Speaking of committed--I oughtta be! What am I, nuts!? It's been an arduous undertaking; a physical and mental challenge like I've never faced before.
I've been following a training schedule--no I haven't. That's a lie. I downloaded and printed a training schedule. Following it? Eh, not so much. I'd like to be doing a better job training, but it hasn't been entirely my fault. This winter has been chock full of record snowfalls and polar vortexes which have made outdoor activities nearly impossible.
Instead of doing two "easy" runs of three to five miles a week as well as adding a mile to each weekly long run, I've been taking advantage of any moderately non-snowy, non-freezing day to run as far as I can. A week in which I was supposed to do two easy runs and a long run of seven miles? Too cold and snowy to do the former; just did the latter. Two easy runs and eight miles? Just did the eight. And on and on for the past two months.
Every training schedule I've consulted says 10 miles is the goal to reach while preparing for a half. Last Saturday, against all odds, the laws of physics, and my wildest dreams, I met that goal. And let me tell you, it wasn't pretty. Not unlike my "Before & After" pictures, below:
Then came the hills. Sweet baby Jesus, the hills.
We were in Delaware, running on a new path. There are, like, seven hills in Delaware. We ran up six of them.
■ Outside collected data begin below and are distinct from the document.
## src/asfc_pkg.sv

```systemverilog
// ----------------------------------------------------------------------------
// asfc_pkg
// Shared types, constants and G.711 / linear conversion functions for the
// audio sample format converter.
// ----------------------------------------------------------------------------
package asfc_pkg;

    localparam int SAMPLE_W   = 16;
    localparam int CODE_W     = 8;
    localparam int CFG_IDX_W  = 2;
    localparam int CFG_DATA_W = 3;
    localparam int PIPE_DEPTH = 5;

    typedef enum logic [2:0] {
        ENC_S16 = 3'd0,
        ENC_MU  = 3'd1,
        ENC_A   = 3'd2,
        ENC_S8  = 3'd3,
        ENC_U8  = 3'd4
    } enc_t;

    typedef enum logic [CFG_IDX_W-1:0] {
        CFG_SRC_ENC    = 2'd0,
        CFG_TGT_ENC    = 2'd1,
        CFG_SRC_STEREO = 2'd2,
        CFG_TGT_STEREO = 2'd3
    } cfg_idx_t;

    typedef struct packed {
        enc_t src_enc;
        enc_t tgt_enc;
        logic src_stereo;
        logic tgt_stereo;
    } cfg_t;

    typedef struct packed {
        logic load_a;
        logic load_b;
    } stage_pair_t;

    localparam logic [13:0] MU_SEG_END [0:7] = '{
        14'h003F, 14'h007F, 14'h00FF, 14'h01FF,
        14'h03FF, 14'h07FF, 14'h0FFF, 14'h1FFF
    };

    localparam logic [11:0] A_SEG_END [0:7] = '{
        12'h01F, 12'h03F, 12'h07F, 12'h0FF,
        12'h1FF, 12'h3FF, 12'h7FF, 12'hFFF
    };

    function automatic enc_t norm_enc(input logic [CFG_DATA_W-1:0] code);
        enc_t e;
        case (code)
            ENC_MU:  e = ENC_MU;
            ENC_A:   e = ENC_A;
            ENC_S8:  e = ENC_S8;
            ENC_U8:  e = ENC_U8;
            default: e = ENC_S16;
        endcase
        return e;
    endfunction

    function automatic logic [SAMPLE_W-1:0] raw_mask(input enc_t e,
                                                     input logic [SAMPLE_W-1:0] raw);
        logic [SAMPLE_W-1:0] r;
        if (e == ENC_S16) r = raw;
        else              r = {8'h00, raw[7:0]};
        return r;
    endfunction

    function automatic logic signed [SAMPLE_W-1:0] mu_dec(input logic [CODE_W-1:0] code);
        logic [CODE_W-1:0]   u;
        logic [SAMPLE_W-1:0] t;
        logic [SAMPLE_W-1:0] r;
        u = ~code;
        t = (SAMPLE_W'({u[3:0], 3'b000}) + 16'd132) << u[6:4];
        if (u[7]) r = 16'd132 - t;
        else      r = t - 16'd132;
        return signed'(r);
    endfunction

    function automatic logic [CODE_W-1:0] mu_enc(input logic signed [SAMPLE_W-1:0] lin);
        logic signed [13:0] q;
        logic [13:0]        v;
        logic [13:0]        sh;
        logic [CODE_W-1:0]  mask;
        logic [3:0]         seg;
        logic [CODE_W-1:0]  r;
        q = 14'(lin >>> 2);
        if (q[13]) begin
            v    = 14'(-q);
            mask = 8'h7F;
        end else begin
            v    = q;
            mask = 8'hFF;
        end
        if (v > 14'd8159) v = 14'd8159;
        v   = v + 14'd33;
        seg = 4'd8;
        for (int s = 7; s >= 0; s--) begin
            if (v <= MU_SEG_END[s]) seg = 4'(s);
        end
        sh = v >> (seg + 4'd1);
        if (seg[3]) r = 8'h7F ^ mask;
        else        r = {1'b0, seg[2:0], sh[3:0]} ^ mask;
        return r;
    endfunction

    function automatic logic signed [SAMPLE_W-1:0] a_dec(input logic [CODE_W-1:0] code);
        logic [CODE_W-1:0]   a;
        logic [2:0]          seg;
        logic [SAMPLE_W-1:0] t;
        logic [SAMPLE_W-1:0] r;
        a   = code ^ 8'h55;
        seg = a[6:4];
        t   = {8'h00, a[3:0], 4'h0};
        if (seg == 3'd0) begin
            t = t + 16'd8;
        end else begin
            t = t + 16'h0108;
            if (seg > 3'd1) t = t << (seg - 3'd1);
        end
        if (a[7]) r = t;
        else      r = -t;
        return signed'(r);
    endfunction

    function automatic logic [CODE_W-1:0] a_enc(input logic signed [SAMPLE_W-1:0] lin);
        logic signed [12:0] q;
        logic [11:0]        v;
        logic [11:0]        sh;
        logic [CODE_W-1:0]  mask;
        logic [3:0]         seg;
        logic [CODE_W-1:0]  r;
        q = 13'(lin >>> 3);
        if (q[12]) begin
            v    = ~q[11:0];
            mask = 8'h55;
        end else begin
            v    = q[11:0];
            mask = 8'hD5;
        end
        seg = 4'd8;
        for (int s = 7; s >= 0; s--) begin
            if (v <= A_SEG_END[s]) seg = 4'(s);
        end
        if (seg < 4'd2) sh = v >> 1;
        else            sh = v >> seg;
        if (seg[3]) r = 8'h7F ^ mask;
        else        r = {1'b0, seg[2:0], sh[3:0]} ^ mask;
        return r;
    endfunction

    function automatic logic signed [SAMPLE_W-1:0] to_linear(input enc_t e,
                                                             input logic [SAMPLE_W-1:0] raw);
        logic signed [SAMPLE_W-1:0] r;
        case (e)
            ENC_MU:  r = mu_dec(raw[7:0]);
            ENC_A:   r = a_dec(raw[7:0]);
            ENC_S8:  r = signed'({raw[7:0], 8'h00});
            ENC_U8:  r = signed'({~raw[7], raw[6:0], 8'h00});
            default: r = signed'(raw);
        endcase
        return r;
    endfunction

    function automatic logic [SAMPLE_W-1:0] from_linear(input enc_t e,
                                                        input logic signed [SAMPLE_W-1:0] lin);
        logic [SAMPLE_W-1:0] r;
        case (e)
            ENC_MU:  r = {8'h00, mu_enc(lin)};
            ENC_A:   r = {8'h00, a_enc(lin)};
            ENC_S8:  r = {8'h00, lin[15:8]};
            ENC_U8:  r = {8'h00, ~lin[15], lin[14:8]};
            default: r = lin;
        endcase
        return r;
    endfunction

endpackage

```

## src/audio_sample_format_converter_unit.sv

```systemverilog
// ----------------------------------------------------------------------------
// audio_sample_format_converter_unit
// Datapath: an input request reaches the output through the channel stage
//   (2), the two conversion lanes (2) and the output register (1).
// Throughput: one frame per cycle; each stage holds under backpressure.
// Reset: synchronous active-low aresetn clears all stage valids and sets the
//   configuration to 16-bit signed mono in and out.
// ----------------------------------------------------------------------------
module audio_sample_format_converter_unit (
    input  logic                              aclk,
    input  logic                              aresetn,
    input  logic                              s_tvalid,
    output logic                              s_tready,
    input  logic [2*asfc_pkg::SAMPLE_W-1:0]   s_tdata,   // first_sample, second_sample
    input  logic                              s_tlast,   // block_end
    output logic                              m_tvalid,
    input  logic                              m_tready,
    output logic [2*asfc_pkg::SAMPLE_W-1:0]   m_tdata,   // out_first, out_second
    output logic                              m_tlast,   // out_block_end
    input  logic                              cfg_valid,
    output logic                              cfg_ready,
    input  logic [asfc_pkg::CFG_IDX_W-1:0]    cfg_index,
    input  logic [asfc_pkg::CFG_DATA_W-1:0]   cfg_data
);
    import asfc_pkg::*;

    cfg_t                  cfg_reg, cfg_next;
    logic [PIPE_DEPTH-1:0] valid_reg, valid_next;
    logic [PIPE_DEPTH-1:0] stage_ready;
    logic [PIPE_DEPTH-2:0] last_reg;
    stage_pair_t           chan_ctrl, lane_ctrl;
    logic [SAMPLE_W-1:0]   code_first, code_second;
    logic [SAMPLE_W-1:0]   lane_first, lane_second;

    assign cfg_ready = 1'b1;

    always_comb begin
        cfg_next = cfg_reg;
        if (cfg_valid) begin
            case (cfg_index)
                CFG_SRC_ENC:    cfg_next.src_enc    = norm_enc(cfg_data);
                CFG_TGT_ENC:    cfg_next.tgt_enc    = norm_enc(cfg_data);
                CFG_SRC_STEREO: cfg_next.src_stereo = cfg_data[0];
                CFG_TGT_STEREO: cfg_next.tgt_stereo = cfg_data[0];
                default:        cfg_next            = cfg_reg;
            endcase
        end
    end

    always_ff @(posedge aclk) begin
        if (!aresetn) begin
            cfg_reg <= '{src_enc: ENC_S16, tgt_enc: ENC_S16, src_stereo: 1'b0,
                         tgt_stereo: 1'b0};
        end else begin
            cfg_reg <= cfg_next;
        end
    end

    always_comb begin
        stage_ready[PIPE_DEPTH-1] = !valid_reg[PIPE_DEPTH-1] || m_tready;
        for (int i = PIPE_DEPTH - 2; i >= 0; i--) begin
            stage_ready[i] = !valid_reg[i] || stage_ready[i+1];
        end
        valid_next[0] = stage_ready[0] ? s_tvalid : valid_reg[0];
        for (int i = 1; i < PIPE_DEPTH; i++) begin
            valid_next[i] = stage_ready[i] ? valid_reg[i-1] : valid_reg[i];
        end
    end

    always_ff @(posedge aclk) begin
        if (!aresetn) begin
            valid_reg <= '0;
        end else begin
            valid_reg <= valid_next;
        end
    end

    always_ff @(posedge aclk) begin
        if (stage_ready[0]) last_reg[0] <= s_tlast;
        for (int i = 1; i < PIPE_DEPTH - 1; i++) begin
            if (stage_ready[i]) last_reg[i] <= last_reg[i-1];
        end
    end

    assign s_tready = stage_ready[0];
    assign m_tvalid = valid_reg[PIPE_DEPTH-1];

    assign chan_ctrl = '{load_a: stage_ready[0], load_b: stage_ready[1]};
    assign lane_ctrl = '{load_a: stage_ready[2], load_b: stage_ready[3]};

    asfc_chan u_chan (
        .aclk          (aclk),
        .ctrl          (chan_ctrl),
        .cfg           (cfg_reg),
        .first_sample  (s_tdata[SAMPLE_W-1:0]),
        .second_sample (s_tdata[2*SAMPLE_W-1:SAMPLE_W]),
        .code_first    (code_first),
        .code_second   (code_second)
    );

    asfc_lane u_lane_first (
        .aclk     (aclk),
        .ctrl     (lane_ctrl),
        .cfg      (cfg_reg),
        .code_in  (code_first),
        .code_out (lane_first)
    );

    asfc_lane u_lane_second (
        .aclk     (aclk),
        .ctrl     (lane_ctrl),
        .cfg      (cfg_reg),
        .code_in  (code_second),
        .code_out (lane_second)
    );

    asfc_merge u_merge (
        .aclk        (aclk),
        .load        (stage_ready[PIPE_DEPTH-1]),
        .tgt_stereo  (cfg_reg.tgt_stereo),
        .lane_first  (lane_first),
        .lane_second (lane_second),
        .last_in     (last_reg[PIPE_DEPTH-2]),
        .frame_data  (m_tdata),
        .frame_last  (m_tlast)
    );

endmodule

```

## src/asfc_chan.sv

```systemverilog
// ----------------------------------------------------------------------------
// asfc_chan
// Channel change stage: masks the source codes, decodes them for averaging,
// and forms the two channel codes in the source encoding (two registers deep).
// ----------------------------------------------------------------------------
module asfc_chan (
    input  logic                          aclk,
    input  asfc_pkg::stage_pair_t         ctrl,
    input  asfc_pkg::cfg_t                cfg,
    input  logic [asfc_pkg::SAMPLE_W-1:0] first_sample,
    input  logic [asfc_pkg::SAMPLE_W-1:0] second_sample,
    output logic [asfc_pkg::SAMPLE_W-1:0] code_first,
    output logic [asfc_pkg::SAMPLE_W-1:0] code_second
);
    import asfc_pkg::*;

    logic [SAMPLE_W-1:0]        x_reg, y_reg;
    logic signed [SAMPLE_W-1:0] dx_reg, dy_reg;
    logic signed [SAMPLE_W-1:0] dx_next, dy_next;
    logic [SAMPLE_W-1:0]        c0_reg, c1_reg, c0_next, c1_next;
    logic [SAMPLE_W-1:0]        avg;
    logic signed [SAMPLE_W:0]   sum;
    logic signed [SAMPLE_W:0]   half;
    logic signed [8:0]          hx, hy;
    logic [8:0]                 s8_sum;

    always_comb begin
        case (cfg.src_enc)
            ENC_MU: begin
                dx_next = mu_dec(first_sample[7:0]);
                dy_next = mu_dec(second_sample[7:0]);
            end
            ENC_A: begin
                dx_next = a_dec(first_sample[7:0]);
                dy_next = a_dec(second_sample[7:0]);
            end
            default: begin
                dx_next = signed'(first_sample);
                dy_next = signed'(second_sample);
            end
        endcase
    end

    always_ff @(posedge aclk) begin
        if (ctrl.load_a) begin
            x_reg  <= raw_mask(cfg.src_enc, first_sample);
            y_reg  <= raw_mask(cfg.src_enc, second_sample);
            dx_reg <= dx_next;
            dy_reg <= dy_next;
        end
    end

    always_comb begin
        sum    = (SAMPLE_W+1)'(dx_reg) + (SAMPLE_W+1)'(dy_reg);
        half   = (sum + (SAMPLE_W+1)'({1'b0, sum[SAMPLE_W]})) >>> 1;
        hx     = (9'(signed'(x_reg[7:0])) + 9'({1'b0, x_reg[7]})) >>> 1;
        hy     = (9'(signed'(y_reg[7:0])) + 9'({1'b0, y_reg[7]})) >>> 1;
        s8_sum = hx + hy;
        case (cfg.src_enc)
            ENC_MU:  avg = {8'h00, mu_enc(half[SAMPLE_W-1:0])};
            ENC_A:   avg = {8'h00, a_enc(half[SAMPLE_W-1:0])};
            ENC_S8:  avg = {8'h00, s8_sum[7:0]};
            ENC_U8:  avg = {8'h00, 8'({1'b0, x_reg[7:1]}) + 8'({1'b0, y_reg[7:1]})};
            default: avg = half[SAMPLE_W-1:0];
        endcase
        if (cfg.src_stereo == cfg.tgt_stereo) begin
            c0_next = x_reg;
            c1_next = y_reg;
        end else if (cfg.tgt_stereo) begin
            c0_next = x_reg;
            c1_next = x_reg;
        end else begin
            c0_next = avg;
            c1_next = '0;
        end
    end

    always_ff @(posedge aclk) begin
        if (ctrl.load_b) begin
            c0_reg <= c0_next;
            c1_reg <= c1_next;
        end
    end

    assign code_first  = c0_reg;
    assign code_second = c1_reg;

endmodule

```

## src/asfc_lane.sv

```systemverilog
// ----------------------------------------------------------------------------
// asfc_lane
// One conversion lane: decodes a channel code to linear, then encodes it in
// the destination format, or passes it when both encodings match.
// ----------------------------------------------------------------------------
module asfc_lane (
    input  logic                          aclk,
    input  asfc_pkg::stage_pair_t         ctrl,
    input  asfc_pkg::cfg_t                cfg,
    input  logic [asfc_pkg::SAMPLE_W-1:0] code_in,
    output logic [asfc_pkg::SAMPLE_W-1:0] code_out
);
    import asfc_pkg::*;

    logic [SAMPLE_W-1:0]        raw_reg;
    logic signed [SAMPLE_W-1:0] lin_reg;
    logic [SAMPLE_W-1:0]        out_reg, out_next;

    always_ff @(posedge aclk) begin
        if (ctrl.load_a) begin
            raw_reg <= code_in;
            lin_reg <= to_linear(cfg.src_enc, code_in);
        end
    end

    always_comb begin
        if (cfg.src_enc == cfg.tgt_enc) out_next = raw_reg;
        else                            out_next = from_linear(cfg.tgt_enc, lin_reg);
    end

    always_ff @(posedge aclk) begin
        if (ctrl.load_b) begin
            out_reg <= out_next;
        end
    end

    assign code_out = out_reg;

endmodule

```

## src/asfc_merge.sv

```systemverilog
// ----------------------------------------------------------------------------
// asfc_merge
// Output stage: combines both lane results and the frame marker into one
// destination frame, clearing the second sample for a mono destination.
// ----------------------------------------------------------------------------
module asfc_merge (
    input  logic                            aclk,
    input  logic                            load,
    input  logic                            tgt_stereo,
    input  logic [asfc_pkg::SAMPLE_W-1:0]   lane_first,
    input  logic [asfc_pkg::SAMPLE_W-1:0]   lane_second,
    input  logic                            last_in,
    output logic [2*asfc_pkg::SAMPLE_W-1:0] frame_data,
    output logic                            frame_last
);
    import asfc_pkg::*;

    logic [2*SAMPLE_W-1:0] data_reg, data_next;
    logic                  last_reg;

    always_comb begin
        data_next = {tgt_stereo ? lane_second : {SAMPLE_W{1'b0}}, lane_first};
    end

    always_ff @(posedge aclk) begin
        if (load) begin
            data_reg <= data_next;
            last_reg <= last_in;
        end
    end

    assign frame_data = data_reg;
    assign frame_last = last_reg;

endmodule

```
[config.mk]
export PLATFORM = sky130hd
export DESIGN_NAME = boxavg_cfg
export DESIGN_NICKNAME = d
export VERILOG_FILES = /design/src/hdl/boxavg_pkg.sv /design/src/hdl/boxavg_cfg.sv
export SDC_FILE = /design/constraint.sdc
export NUM_CORES = 1
export LEC_CHECK = 0
export BUFFER_PORTS_ARGS = -buffer_cell sky130_fd_sc_hd__buf_4
export CORE_AREA = 2 2 64 66
export CTS_CLUSTER_SIZE = 20
export DETAILED_ROUTE_END_ITERATION = 12
export DIE_AREA = 0 0 66 68
export GPL_ROUTABILITY_DRIVEN = 0
export PLACE_DENSITY_LB_ADDON = 0.12
export SLEW_MARGIN = 30
export SYNTH_ARGS = -nofsm -noshare
export SYNTH_HDL_FRONTEND = slang
export SYNTH_SLANG_ARGS = --single-unit
[constraint.sdc]
create_clock -name clk -period 2.74 [get_ports clk]
set_input_delay 0.411 -clock clk [delete_from_list [all_inputs] [get_ports clk]]
set_output_delay 0.411 -clock clk [all_outputs]
set_load 0.005 [all_outputs]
I can't fully convey the desperation of the next two hours. I don't want to sound overly dramatic, but it was the worst torture ever endured by any two humans in the history of humans.
I experienced the stages of grief upon facing a long, difficult run for which one is unprepared.
1. Denial: This is okay. I don't feel that bad. It's a little hard to breathe and a couple of toes on my right foot are starting to hurt a little, but it's not big deal. I'm hardly even dying for water and my thighs are only ever-so-slightly on fire.
2. Anger: Another hill? Are you kidding me!? I just freakin' went up a hill! I know that because my lungs are collapsing and hot lava is shooting through my bloodstream. My toes are surely broken. I would bite off my own tongue if blood were as refreshing as water. Why the hell am I doing this? What the hell is wrong with me? I will now rethink all of my life choices up to now. Oh the horror, the horror.
3. Bargaining: I am now thanking the Universe for the pain. I am begging for its help to get me up the hill, to not collapse, to not pass out. I deserve this pain. I'm a wimp. Bring it on. Make me strong. I won't complain, just help me. Please, sir, may I have another?
4. Depression: I'll never reach the end. I've never been so exhausted in my life. I now live in a state of pain from which there is no relief. I have a thirst that will never be quenched. The Universe hates me.
5. Acceptance: Of course the Universe doesn't hate me. I've only got a mile left. I've made it. It will take me 16 minutes, but I've essentially made it. This pain will soon be over, soon to be followed by a new pain of stiffness and soreness for the next two and a half days. But I've survived. And I burned 1200 calories so I can eat all the food tonight.
And I did. Oh, yes, I ate ALL the food.